Para justificar su proceder y tranquilizarnos, nos aseguran que si restringen las libertades civiles y se saltan a la torera las leyes nacionales e internacionales es para nuestro bien, lo que quiere decir que, lejos de ser nuestros opresores, resulta que son nuestros protectores. Como buenos ciudadanos debemos, pues, estarles agradecidos de que metan las narices en todas partes, de que acumulen cada vez más datos sobre nuestras idas y venidas, nuestras conversaciones telefónicas, nuestras amistades, nuestras ideas políticas y nuestra 'privacy'. Agradecidos, en fin, de que se erijan en jueces permanentes de nuestros gustos y nuestra manera de ser y nos indiquen, por orden gubernativa, lo que tenemos que hacer o dejar de hacer. De ahí el aumento incesante de leyes, prescripciones, imposiciones, controles, aparatos burocráticos y amenazas de toda clase. Ultraliberales en el plano económico, los nuevos mandamases están resucitando el Estado-gendarme y paternalista que ingenuamente creíamos ya superado. Su lógica es archiconocida: desconfiar del ciudadano y partir del supuesto de que se portará mal e infringirá las leyes.
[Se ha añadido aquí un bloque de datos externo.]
`config.mk`:
```
export PLATFORM = sky130hd
export DESIGN_NAME = simplecpu_boot_ctrl
export DESIGN_NICKNAME = d
export VERILOG_FILES = /design/src/rtl/simplecpu_pkg.sv /design/src/rtl/simplecpu_run_timer.sv /design/src/rtl/simplecpu_boot_ctrl.sv
export SDC_FILE = /design/constraint.sdc
export NUM_CORES = 1
export LEC_CHECK = 0
export ABC_CLOCK_PERIOD_IN_PS = 6600
export CORE_MARGIN = 2
export CORE_UTILIZATION = 45
export DETAILED_ROUTE_END_ITERATION = 10
export PLACE_DENSITY = 0.67
export SLEW_MARGIN = 20
export SYNTH_ARGS = -nofsm -noshare
export SYNTH_HDL_FRONTEND = slang
export SYNTH_SLANG_ARGS = --single-unit
```
`constraint.sdc`:
```
create_clock -name clk -period 6.6 [get_ports clk]
set_clock_uncertainty 0.15 [all_clocks]
set_input_delay 1.32 -clock clk [delete_from_list [all_inputs] [get_ports clk]]
set_output_delay 1.32 -clock clk [all_outputs]
set_load 0.05 [all_outputs]
```
[config.mk]
export PLATFORM = sky130hd
export DESIGN_NAME = fetch_irq_nested
export DESIGN_NICKNAME = d
export VERILOG_FILES = /design/src/rtl/fetch_irq_nested.sv
export SDC_FILE = /design/constraint.sdc
export NUM_CORES = 1
export LEC_CHECK = 0
export ABC_CLOCK_PERIOD_IN_PS = 4750
export CAP_MARGIN = 20
export CORE_ASPECT_RATIO = 1.25
export CORE_MARGIN = 10
export CORE_UTILIZATION = 46
export CTS_CLUSTER_SIZE = 14
export DETAILED_ROUTE_END_ITERATION = 6
export GPL_TIMING_DRIVEN = 0
export PLACE_DENSITY = 0.77
export SKIP_LAST_GASP = 1
export SLEW_MARGIN = 20
export SYNTH_ARGS = -nofsm -noshare
export SYNTH_HDL_FRONTEND = slang
export SYNTH_SLANG_ARGS = --single-unit
[constraint.sdc]
create_clock -name clk -period 4.75 [get_ports clk]
set_clock_uncertainty 0.2 [all_clocks]
set_input_delay 1.425 -clock clk [delete_from_list [all_inputs] [get_ports clk]]
set_output_delay 1.425 -clock clk [all_outputs]
set_load 0.005 [all_outputs]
Por eso hay que vigilarle e impedir que haga de las suyas. El único que se porta bien y cumple con su deber es el Estado. Por tanto, a obedecer toca.
¿Cómo no tener miedo? Miedo no sólo de los peligros reales y potenciales del mundo, sino de la manía persecutoria de quienes lo administran. La paradoja no puede ser más grotesca: los gobernantes son elegidos por la sociedad civil, pero una vez en el poder se erigen en dueños y señores del mismo electorado al que deben su encumbramiento, de manera que la razón democrática queda anulada por la razón de Estado, una aporía que desde Rousseau a hoy ninguna politología ha podido superar. La razón de Estado, base de lo que Foucault ha llamado «nouvelle gouvernementalité», es un concepto tan abstracto como elástico y, por ello, muy difícil de delimitar en términos concretos. De ahí que contenga intrínsecamente la posibilidad de extralimitarse y pasarse de la raya. Los gobiernos que se autolimitan en sus funciones suelen ser escasos; los más se exceden. Lo que sigue llamándose pomposamente Estado de Derecho con el derecho a usurpar derechos que no le corresponde a él, sino al ciudadano. He ahí la causa del miedo que se ha apoderado de la gente.